Anitoa Demos DNA Sensing with its Low-Light Fluorescent Imager

PRWeb: Anitoa Systems, a Palo Alto startup established in 2011, partnering with Zhejiang University of China, has demonstrated a handheld real time quantitative-polymerase-chain-reaction system (qPCR) using Anitoa's ultra-low-light CMOS bio-optical sensor. Anitoa’s ULS24 ultra-low light CMOS bio-optical sensor is said to be the first commercially available CMOS sensor that has the needed sensitivity to replace photon multiplier tubes and cooled-CCDs in a wide range of medical and scientific instruments. The ultra-low light sensitivity (3e-6 lux) of Anitoa’s CMOS sensor is crucial for achieving good SNR in imaging molecular interactions based on fluorescent or chemiluminescence signaling principle. “We are very pleased to see the test results coming back from partner hospital showing the effectiveness of detecting infectious pathogens.
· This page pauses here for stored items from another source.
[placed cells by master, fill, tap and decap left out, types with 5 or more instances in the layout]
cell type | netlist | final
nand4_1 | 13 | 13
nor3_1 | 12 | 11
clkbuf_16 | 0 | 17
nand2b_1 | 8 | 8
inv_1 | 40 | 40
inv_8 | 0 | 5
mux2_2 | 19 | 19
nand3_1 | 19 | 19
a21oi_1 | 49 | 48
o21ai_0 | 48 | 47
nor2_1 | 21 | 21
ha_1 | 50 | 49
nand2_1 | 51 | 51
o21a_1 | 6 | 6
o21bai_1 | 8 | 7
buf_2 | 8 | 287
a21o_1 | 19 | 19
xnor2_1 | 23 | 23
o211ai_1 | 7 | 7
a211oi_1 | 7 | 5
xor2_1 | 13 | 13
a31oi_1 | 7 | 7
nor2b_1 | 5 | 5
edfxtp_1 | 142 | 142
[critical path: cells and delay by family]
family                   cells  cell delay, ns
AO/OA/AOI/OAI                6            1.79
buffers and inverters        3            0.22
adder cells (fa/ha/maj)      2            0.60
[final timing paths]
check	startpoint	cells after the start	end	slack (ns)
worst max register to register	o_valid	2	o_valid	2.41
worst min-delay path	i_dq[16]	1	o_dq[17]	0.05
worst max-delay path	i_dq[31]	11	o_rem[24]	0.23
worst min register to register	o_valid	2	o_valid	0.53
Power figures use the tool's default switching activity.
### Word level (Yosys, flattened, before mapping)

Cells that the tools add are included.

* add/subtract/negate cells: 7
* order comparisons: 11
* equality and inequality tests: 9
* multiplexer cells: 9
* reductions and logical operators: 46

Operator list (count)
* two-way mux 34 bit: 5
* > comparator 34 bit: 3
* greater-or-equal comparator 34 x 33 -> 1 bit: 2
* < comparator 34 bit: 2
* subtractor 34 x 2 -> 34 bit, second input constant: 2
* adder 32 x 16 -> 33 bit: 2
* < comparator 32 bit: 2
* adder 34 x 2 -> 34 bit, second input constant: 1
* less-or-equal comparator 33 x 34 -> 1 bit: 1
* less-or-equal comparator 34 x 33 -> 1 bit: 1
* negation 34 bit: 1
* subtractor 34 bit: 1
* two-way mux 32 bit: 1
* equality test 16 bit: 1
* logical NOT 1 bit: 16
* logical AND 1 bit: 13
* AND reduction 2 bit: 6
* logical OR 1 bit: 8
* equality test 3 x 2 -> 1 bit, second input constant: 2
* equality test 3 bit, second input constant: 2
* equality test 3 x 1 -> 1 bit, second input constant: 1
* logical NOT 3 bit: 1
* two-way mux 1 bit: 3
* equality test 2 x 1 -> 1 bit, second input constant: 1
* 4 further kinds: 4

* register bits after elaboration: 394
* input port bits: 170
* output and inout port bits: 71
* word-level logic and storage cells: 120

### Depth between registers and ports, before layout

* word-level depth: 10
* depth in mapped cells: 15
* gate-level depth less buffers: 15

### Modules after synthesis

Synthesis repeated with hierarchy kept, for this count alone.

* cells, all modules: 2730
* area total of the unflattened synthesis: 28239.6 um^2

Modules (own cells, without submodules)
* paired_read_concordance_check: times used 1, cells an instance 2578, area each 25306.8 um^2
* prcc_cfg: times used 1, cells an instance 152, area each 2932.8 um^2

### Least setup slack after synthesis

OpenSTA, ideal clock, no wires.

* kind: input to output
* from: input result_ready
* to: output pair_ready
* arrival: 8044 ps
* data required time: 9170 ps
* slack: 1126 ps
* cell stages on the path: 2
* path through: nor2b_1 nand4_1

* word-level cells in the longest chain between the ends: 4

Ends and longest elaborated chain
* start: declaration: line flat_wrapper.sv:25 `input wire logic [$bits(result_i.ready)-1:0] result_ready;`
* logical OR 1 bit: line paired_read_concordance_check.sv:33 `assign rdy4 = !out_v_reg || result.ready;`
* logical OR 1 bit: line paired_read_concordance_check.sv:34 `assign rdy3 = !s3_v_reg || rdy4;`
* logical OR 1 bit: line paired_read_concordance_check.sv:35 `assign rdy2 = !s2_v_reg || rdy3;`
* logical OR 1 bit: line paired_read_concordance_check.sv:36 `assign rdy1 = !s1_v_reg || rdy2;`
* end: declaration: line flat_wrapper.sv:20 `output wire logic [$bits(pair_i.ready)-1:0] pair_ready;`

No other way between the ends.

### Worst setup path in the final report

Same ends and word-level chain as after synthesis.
### config.mk
export PLATFORM = sky130hd
export DESIGN_NAME = band_meter_ballistics_peak_hold
export DESIGN_NICKNAME = d
export VERILOG_FILES = /design/src/bmb_pkg.sv /design/src/bmb_front.sv /design/src/bmb_queue.sv /design/src/bmb_back.sv /design/src/band_meter_ballistics_peak_hold.sv
export SDC_FILE = /design/constraint.sdc
export NUM_CORES = 2
export LEC_CHECK = 0
export ABC_AREA = 1
export BUFFER_PORTS_ARGS = -buffer_cell sky130_fd_sc_hd__buf_2
export CAP_MARGIN = 10
export CORE_ASPECT_RATIO = 0.6
export CORE_MARGIN = 4
export CORE_UTILIZATION = 30
export CTS_CLUSTER_DIAMETER = 100
export CTS_CLUSTER_SIZE = 10
export DETAILED_ROUTE_END_ITERATION = 8
export SYNTH_ARGS = -nofsm -noshare
export SYNTH_HDL_FRONTEND = slang
export SYNTH_SLANG_ARGS = --single-unit
### constraint.sdc
create_clock -name i_clk -period 20.5 [get_ports i_clk]
set_input_delay 6.15 -clock i_clk [delete_from_list [all_inputs] [get_ports i_clk]]
set_output_delay 6.15 -clock i_clk [all_outputs]
set_load 0.03 [all_outputs]
### src/bmb_pkg.sv
// ----------------------------------------------------------------------------
// Band meter package
// Shared widths, constants and the item type that moves from the front end
// through the queue to the back end of the band meter.
// ----------------------------------------------------------------------------
package bmb_pkg;

    // Field widths fixed by the interface.
    localparam int BAND_W  = 5;
    localparam int MAG_W   = 8;
    localparam int LEVEL_W = 8;
    localparam int SMOOTH_W = 16;   // unsigned 8.8 fixed point

    // Number of bands held in state. It cannot exceed what the band field
    // can address.
    localparam int NUM_BANDS  = 32;
    localparam int BAND_IDX_W = (NUM_BANDS > 1) ? $clog2(NUM_BANDS) : 1;

    // Ballistics, in 1/256 steps.
    localparam logic [7:0] ATTACK_COEF = 8'd141;
    localparam logic [7:0] DECAY_COEF  = 8'd56;
    localparam logic [7:0] ROUND_HALF  = 8'd128;

    // Peak cap fall per update and output ceiling.
    localparam logic [LEVEL_W-1:0] CAP_FALL  = 8'd3;
    localparam logic [LEVEL_W-1:0] LEVEL_MAX = 8'd255;

    // Reset gain in percent.
    localparam logic [7:0] SENS_RESET = 8'd100;

    // Division by 100 of a 16-bit product: x / 100 == (x * 83887) >> 23,
    // exact for every x below 65536.
    localparam int DIV100_MUL_W = 17;
    localparam logic [DIV100_MUL_W-1:0] DIV100_MUL = 17'd83887;
    localparam int DIV100_SHIFT = 23;
    localparam int GAIN_PROD_W  = LEVEL_W + 8;
    localparam int DIV_PROD_W   = GAIN_PROD_W + DIV100_MUL_W;

    // Queue between front and back.
    localparam int QUEUE_DEPTH = 4;
    localparam int QPTR_W      = $clog2(QUEUE_DEPTH);
    localparam int QCNT_W      = $clog2(QUEUE_DEPTH + 1);

    // One classified beat.
    typedef struct packed {
        logic [BAND_W-1:0] band;
        logic [MAG_W-1:0]  mag;
        logic              in_range;
    } t_item;

endpackage

### src/bmb_front.sv
// ----------------------------------------------------------------------------
// Band meter front end
// Accepts input beats, checks the band against the state depth and holds the
// classified beat until the queue takes it.
// ----------------------------------------------------------------------------
module bmb_front (
    input  logic                     i_clk,
    input  logic                     i_rst_n,
    input  logic                     i_in_valid,
    output logic                     o_in_stall,
    input  logic [bmb_pkg::BAND_W-1:0] i_band_index,
    input  logic [bmb_pkg::MAG_W-1:0]  i_band_magnitude,
    input  logic                     i_q_full,
    output logic                     o_push,
    output bmb_pkg::t_item           o_item
);
    import bmb_pkg::*;

    logic  r_valid;
    t_item r_item;
    logic  accept;

    // The held beat leaves whenever the queue has room.
    assign o_push     = r_valid && !i_q_full;
    assign o_in_stall = r_valid && i_q_full;
    assign accept     = i_in_valid && !o_in_stall;
    assign o_item     = r_item;

    always_ff @(posedge i_clk) begin
        if (!i_rst_n) begin
            r_valid <= 1'b0;
        end else if (accept) begin
            r_valid <= 1'b1;
        end else if (o_push) begin
            r_valid <= 1'b0;
        end
    end

    always_ff @(posedge i_clk) begin
        if (accept) begin
            r_item.band     <= i_band_index;
            r_item.mag      <= i_band_magnitude;
            r_item.in_range <= (32'(i_band_index) < NUM_BANDS);
        end
    end

endmodule

### src/bmb_queue.sv
// ----------------------------------------------------------------------------
// Band meter queue
// Small register FIFO that decouples the front end from the back pipeline.
// ----------------------------------------------------------------------------
module bmb_queue (
    input  logic           i_clk,
    input  logic           i_rst_n,
    input  logic           i_push,
    input  bmb_pkg::t_item i_push_item,
    output logic           o_full,
    input  logic           i_pop,
    output logic           o_valid,
    output bmb_pkg::t_item o_item
);
    import bmb_pkg::*;

    t_item             r_mem [QUEUE_DEPTH];
    logic [QPTR_W-1:0] r_wr_ptr;
    logic [QPTR_W-1:0] r_rd_ptr;
    logic [QCNT_W-1:0] r_count;
    logic [QCNT_W-1:0] n_count;
    logic              do_pop;

    assign o_full  = (r_count == QCNT_W'(QUEUE_DEPTH));
    assign o_valid = (r_count != '0);
    assign o_item  = r_mem[r_rd_ptr];
    assign do_pop  = i_pop && o_valid;

    always_comb begin
        n_count = r_count;
        if (i_push && !do_pop) begin
            n_count = r_count + 1'b1;
        end else if (!i_push && do_pop) begin
            n_count = r_count - 1'b1;
        end
    end

    always_ff @(posedge i_clk) begin
        if (!i_rst_n) begin
            r_wr_ptr <= '0;
            r_rd_ptr <= '0;
            r_count  <= '0;
        end else begin
            r_count <= n_count;
            if (i_push) begin
                r_wr_ptr <= r_wr_ptr + 1'b1;
            end
            if (do_pop) begin
                r_rd_ptr <= r_rd_ptr + 1'b1;
            end
        end
    end

    always_ff @(posedge i_clk) begin
        if (i_push) begin
            r_mem[r_wr_ptr] <= i_push_item;
        end
    end

endmodule

### src/bmb_back.sv
// ----------------------------------------------------------------------------
// Band meter back end
// Four-stage pipeline: smoothing with per-band state, gain multiply,
// division by 100, then saturation, peak cap update and the output register.
// ----------------------------------------------------------------------------
module bmb_back (
    input  logic                        i_clk,
    input  logic                        i_rst_n,
    input  logic                        i_cfg_wr_en,
    input  logic [7:0]                  i_cfg_wr_data,
    input  logic                        i_q_valid,
    input  bmb_pkg::t_item              i_q_item,
    output logic                        o_pop,
    output logic                        o_out_valid,
    input  logic                        i_out_stall,
    output logic [bmb_pkg::BAND_W-1:0]  o_out_band,
    output logic [bmb_pkg::LEVEL_W-1:0] o_shown_level,
    output logic [bmb_pkg::LEVEL_W-1:0] o_peak_cap
);
    import bmb_pkg::*;

    // Per-band state.
    logic [SMOOTH_W-1:0] r_level [NUM_BANDS];
    logic [LEVEL_W-1:0]  r_cap   [NUM_BANDS];
    logic [7:0]          r_sens;

    // Whole pipeline moves together when the output register is free.
    logic adv;

    // Stage A: smoothing.
    logic [BAND_IDX_W-1:0] a_idx;
    logic [SMOOTH_W-1:0]   a_cur;
    logic [SMOOTH_W-1:0]   a_target;
    logic                  a_rising;
    logic [SMOOTH_W-1:0]   a_diff;
    logic [7:0]            a_coef;
    logic [SMOOTH_W+8:0]   a_scaled;
    logic [SMOOTH_W-1:0]   a_step;
    logic [SMOOTH_W-1:0]   n_level;

    logic                  r_a_valid;
    logic [BAND_W-1:0]     r_a_band;
    logic                  r_a_ok;
    logic [SMOOTH_W-1:0]   r_a_level;

    // Stage B: rounding and gain.
    logic [SMOOTH_W:0]     b_round;
    logic [LEVEL_W-1:0]    b_lvl;
    logic                  r_b_valid;
    logic [BAND_W-1:0]     r_b_band;
    logic                  r_b_ok;
    logic [GAIN_PROD_W-1:0] r_b_prod;

    // Stage C: reciprocal multiply for the division by 100.
    logic                  r_c_valid;
    logic [BAND_W-1:0]     r_c_band;
    logic                  r_c_ok;
    logic [DIV_PROD_W-1:0] r_c_prod;

    // Stage D: saturation and peak cap.
    logic [BAND_IDX_W-1:0]            d_idx;
    logic [DIV_PROD_W-DIV100_SHIFT-1:0] d_quot;
    logic [LEVEL_W-1:0]               d_shown;
    logic [LEVEL_W-1:0]               d_old_cap;
    logic [LEVEL_W-1:0]               n_cap;

    assign adv   = !o_out_valid || !i_out_stall;
    assign o_pop = adv && i_q_valid;

    always_ff @(posedge i_clk) begin
        if (!i_rst_n) begin
            r_sens <= SENS_RESET;
        end else if (i_cfg_wr_en) begin
            r_sens <= i_cfg_wr_data;
        end
    end

    // The level moves toward the magnitude by a rounded fraction of the gap,
    // fast on the way up and slow on the way down. The step never exceeds
    // the gap, so it fits the state width.
    always_comb begin
        a_idx    = i_q_item.band[BAND_IDX_W-1:0];
        a_cur    = r_level[a_idx];
        a_target = {i_q_item.mag, 8'h00};
        a_rising = (a_target > a_cur);
        a_diff   = a_rising ? (a_target - a_cur) : (a_cur - a_target);
        a_coef   = a_rising ? ATTACK_COEF : DECAY_COEF;
        a_scaled = (SMOOTH_W+9)'(a_diff * a_coef) + (SMOOTH_W+9)'(ROUND_HALF);
        a_step   = a_scaled[SMOOTH_W+7:8];
        n_level  = a_rising ? (a_cur + a_step) : (a_cur - a_step);
    end

    always_ff @(posedge i_clk) begin
        if (!i_rst_n) begin
            for (int i = 0; i < NUM_BANDS; i++) begin
                r_level[i] <= '0;
            end
        end else if (o_pop && i_q_item.in_range) begin
            r_level[a_idx] <= n_level;
        end
    end

    always_comb begin
        b_round = {1'b0, r_a_level} + (SMOOTH_W+1)'(ROUND_HALF);
        b_lvl   = (b_round[SMOOTH_W:8] > {1'b0, LEVEL_MAX}) ? LEVEL_MAX
                                                             : b_round[15:8];
    end

    always_comb begin
        d_idx     = r_c_band[BAND_IDX_W-1:0];
        d_quot    = r_c_prod[DIV_PROD_W-1:DIV100_SHIFT];
        d_shown   = (d_quot > (DIV_PROD_W-DIV100_SHIFT)'(LEVEL_MAX)) ? LEVEL_MAX
                                                                     : d_quot[7:0];
        d_old_cap = r_cap[d_idx];
        if (d_shown > d_old_cap) begin
            n_cap = d_shown;
        end else if (d_old_cap >= CAP_FALL) begin
            n_cap = d_old_cap - CAP_FALL;
        end else begin
            n_cap = '0;
        end
    end

    always_ff @(posedge i_clk) begin
        if (!i_rst_n) begin
            for (int i = 0; i < NUM_BANDS; i++) begin
                r_cap[i] <= '0;
            end
        end else if (adv && r_c_valid && r_c_ok) begin
            r_cap[d_idx] <= n_cap;
        end
    end

    // Valid bits of the stages.
    always_ff @(posedge i_clk) begin
        if (!i_rst_n) begin
            r_a_valid   <= 1'b0;
            r_b_valid   <= 1'b0;
            r_c_valid   <= 1'b0;
            o_out_valid <= 1'b0;
        end else if (adv) begin
            r_a_valid   <= i_q_valid;
            r_b_valid   <= r_a_valid;
            r_c_valid   <= r_b_valid;
            o_out_valid <= r_c_valid;
        end
    end

    // Stage payloads.
    always_ff @(posedge i_clk) begin
        if (adv) begin
            r_a_band  <= i_q_item.band;
            r_a_ok    <= i_q_item.in_range;
            r_a_level <= n_level;

            r_b_band  <= r_a_band;
            r_b_ok    <= r_a_ok;
            r_b_prod  <= GAIN_PROD_W'(b_lvl * r_sens);

            r_c_band  <= r_b_band;
            r_c_ok    <= r_b_ok;
            r_c_prod  <= DIV_PROD_W'(r_b_prod * DIV100_MUL);

            o_out_band    <= r_c_band;
            o_shown_level <= r_c_ok ? d_shown : '0;
            o_peak_cap    <= r_c_ok ? n_cap : '0;
        end
    end

endmodule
This not only validates the CMOS bio-optical sensor’s ultra-low-light sensitivity, but also its applicability to real world disease diagnostics”, said Anitoa CEO Zhimin Ding.

ULS24 is built on 0.18um CMOS process at "a world-leader specialty semiconductor foundry."

Anitoa’s Intelligent Dark-current Management architecture. It starts with high responsivity photodiodes.
The readout circuit performs multimodal sensing to capture signal and noise information, the A/D and digital signal processor is said to take advantage of the multi-modal information to achieve better noise cancellation.